Breast cancer is categorized into stages to determine the extent of the disease and guide treatment decisions. These stages help healthcare providers plan the most effective approach for managing the cancer. Understanding the stages of breast cancer is crucial for patients and their families. Here, we outline the four main stages of breast cancer.

Stage 0 (Carcinoma in Situ): At this stage, cancer cells are confined to the ducts or lobules within the breast and have not spread into surrounding tissue. It is often referred to as non-invasive breast cancer and is highly treatable.

Stage I: In this early stage, the cancer is small and localized, usually measuring less than 2 centimeters.

Stage II: Stage II breast cancer is divided into two subcategories: IIA and IIB. In IIA, the tumor may be small but has spread to nearby lymph nodes. In IIB, the tumor is larger or involves more lymph nodes but has not spread elsewhere.

Stage III: At this stage, the cancer is locally advanced, having spread to more lymph nodes or nearby tissues. It is further divided into IIIA, IIIB, and IIIC, depending on the extent of lymph node involvement and tumor size.

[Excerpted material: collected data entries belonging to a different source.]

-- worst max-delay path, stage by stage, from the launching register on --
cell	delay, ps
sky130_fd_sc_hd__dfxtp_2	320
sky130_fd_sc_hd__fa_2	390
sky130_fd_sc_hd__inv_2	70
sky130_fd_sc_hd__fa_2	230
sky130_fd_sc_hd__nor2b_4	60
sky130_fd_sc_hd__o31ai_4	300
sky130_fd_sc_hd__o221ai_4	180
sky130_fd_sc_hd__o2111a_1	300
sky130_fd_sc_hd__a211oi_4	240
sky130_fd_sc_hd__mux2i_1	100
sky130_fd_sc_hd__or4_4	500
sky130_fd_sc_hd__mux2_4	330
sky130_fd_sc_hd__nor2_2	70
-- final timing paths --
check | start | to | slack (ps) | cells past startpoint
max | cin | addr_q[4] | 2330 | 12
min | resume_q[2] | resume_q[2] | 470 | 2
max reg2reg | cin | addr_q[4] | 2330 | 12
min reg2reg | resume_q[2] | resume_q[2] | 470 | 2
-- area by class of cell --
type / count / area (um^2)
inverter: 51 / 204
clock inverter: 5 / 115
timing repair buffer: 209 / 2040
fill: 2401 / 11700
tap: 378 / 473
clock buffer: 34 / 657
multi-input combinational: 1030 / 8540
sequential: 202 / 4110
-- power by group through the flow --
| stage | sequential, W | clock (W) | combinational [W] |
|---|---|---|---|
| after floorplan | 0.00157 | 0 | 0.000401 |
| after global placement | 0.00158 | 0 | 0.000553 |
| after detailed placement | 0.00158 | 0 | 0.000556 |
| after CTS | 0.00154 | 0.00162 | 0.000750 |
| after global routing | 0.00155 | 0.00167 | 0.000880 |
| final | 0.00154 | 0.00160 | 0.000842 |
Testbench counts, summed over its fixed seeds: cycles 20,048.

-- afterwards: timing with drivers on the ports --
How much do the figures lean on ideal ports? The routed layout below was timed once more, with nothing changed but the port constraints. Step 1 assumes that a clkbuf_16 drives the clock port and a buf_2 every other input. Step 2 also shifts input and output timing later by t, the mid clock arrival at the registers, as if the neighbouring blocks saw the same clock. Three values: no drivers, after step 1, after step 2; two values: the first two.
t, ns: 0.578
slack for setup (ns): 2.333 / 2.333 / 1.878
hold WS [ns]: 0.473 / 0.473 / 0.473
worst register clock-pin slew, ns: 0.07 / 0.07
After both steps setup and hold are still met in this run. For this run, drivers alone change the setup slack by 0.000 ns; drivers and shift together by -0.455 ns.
Source: an optimization exercise on an open RTL-to-GDS flow (aim: small area). Production flows keep margins and buffers that such runs may drop. At most, simulation tests tie the RTL to the original design; equivalence was not proved. The clock input has no modelled driver; a real chip could not lean on it and would need a root buffer or a full tree. No activity file was given, so power comes from the tool's default toggle rates.

==> indigo: inputs <==
==> flow/design.v <==
module seven_seg_controller (
    input clk,
    input reset,
    input avs_address,
    input avs_write,
    input [15:0] avs_writedata,
    output avs_waitrequest,
    output reg sr_data,
    output reg sr_clk,
    output reg sr_latch
);
    assign avs_waitrequest = 1'b0;
    localparam [5:0] ST_LOAD = 6'd31;
    localparam [5:0] ST_IDLE = 6'd6;
    reg        first;          
    reg [15:0] display_raw;    
    reg        display_ok;     
    reg [1:0]  digit_sel;
    reg [11:0] div;            
    reg [11:0] ticks;          
    reg [17:0] rfq;            
    localparam [17:0] RFR_INV = 18'b10_1010_1010_1010_1010;
    wire [17:0] rfr = rfq ^ RFR_INV;    
    reg        load_req;
    reg [3:0]  f_code;         
    reg [1:0]  f_digit;        
    reg [5:0]  st;
    wire div_z  = ~|div[10:0];
    wire div_fb = div[11] ^ div[0] ^ div[1] ^ div[7] ^ div_z;
    wire rfr_z  = ~|rfr[16:0];
    wire rfr_fb = rfr[17] ^ rfr[6] ^ rfr_z;
    wire wr      = avs_write & ~avs_address;
    wire debug   = display_ok & (&display_raw);
    wire tick    = div[11] & div_z;             
    wire refresh = ~debug & (load_req | (rfr[17] & rfr_z & ~first));
    wire shifting = st[5];
    wire is_load  = ~st[5] & st[4];
    wire is_idle  = ~st[5] & st[2] & st[1] & ~st[0];
    wire is_hold  = ~st[5] & ~st[4] & ~(st[2] & (st[1] | st[0]));   
    wire        st_en = tick & ~is_idle;
    reg  [11:0] tk_c;
    reg  [5:0]  st_c;
    integer i;
    always @(*) begin
        tk_c[0] = tick;
        for (i = 1; i < 12; i = i + 1)
            tk_c[i] = tk_c[i-1] & ticks[i-1];
        st_c[0] = st_en;
        for (i = 1; i < 6; i = i + 1)
            st_c[i] = st_c[i-1] & st[i-1];
    end
    wire [3:0] cur_code = display_raw[digit_sel*4 +: 4] & {4{display_ok}};
    localparam [15:0] SEG0 = 16'b1111110000010010;
    localparam [15:0] SEG1 = 16'b1111110001100000;
    localparam [15:0] SEG2 = 16'b1111110000000100;
    localparam [15:0] SEG3 = 16'b1111110010010010;
    localparam [15:0] SEG4 = 16'b1111111010111010;
    localparam [15:0] SEG5 = 16'b1111110010001110;
    localparam [15:0] SEG6 = 16'b1111110010000011;
    wire [7:0] seg = {1'b1, SEG6[f_code], SEG5[f_code], SEG4[f_code], SEG3[f_code],
                      SEG2[f_code], SEG1[f_code], SEG0[f_code]};
    wire [3:0] bi = st[4:1];
    wire frame_bit = bi[3] ? (bi[2] & (bi[1:0] == f_digit)) : seg[~bi[2:0]];
    always @(posedge clk or posedge reset) begin
        if (reset) begin
            first      <= 1'b1;
            display_ok <= 1'b0;
            digit_sel  <= 2'd0;
            div        <= 12'd0;
            ticks      <= 12'd0;
            load_req   <= 1'b0;
            sr_data    <= 1'b0;
            sr_clk     <= 1'b0;
            sr_latch   <= 1'b0;
        end else begin
            first <= 1'b0;
            div <= {div[10:0], div_fb};
            ticks <= ticks ^ tk_c;
            if (wr)
                display_ok <= 1'b1;
            load_req <= ~refresh & (wr | load_req);
            if (debug) begin
                sr_data  <= 1'b0;
                sr_clk   <= 1'b0;
                sr_latch <= ticks[11];
            end else begin
                digit_sel <= digit_sel ^ {refresh & digit_sel[0], refresh};
                if (tick) begin
                    sr_clk   <= shifting & st[0];
                    sr_latch <= is_hold;
                    if (shifting)
                        sr_data <= frame_bit;
                    else if (is_idle)
                        sr_data <= 1'b0;
                end
            end
        end
    end
    always @(posedge clk) begin
        if (wr)
            display_raw <= avs_writedata;
        if (first)
            rfq <= 18'd1 ^ RFR_INV;
        else if (load_req)
            rfq <= RFR_INV;
        else
            rfq <= {rfr[16:0], rfr_fb} ^ RFR_INV;
        if (first || debug)
            st <= ST_IDLE;
        else if (st_en)
            st <= st ^ st_c;
        else if (refresh)
            st <= ST_LOAD;
        if (tick && is_load && !debug) begin
            f_code  <= cur_code;
            f_digit <= digit_sel;
        end
    end
endmodule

Stage IV (Metastatic): Stage IV is the most advanced stage, indicating that the cancer has spread to distant organs, such as the bones, lungs, liver, or brain.

Each stage requires a different treatment approach, and the prognosis varies accordingly. Early detection through regular screenings significantly improves the chances of catching breast cancer at lower stages, when it is most treatable.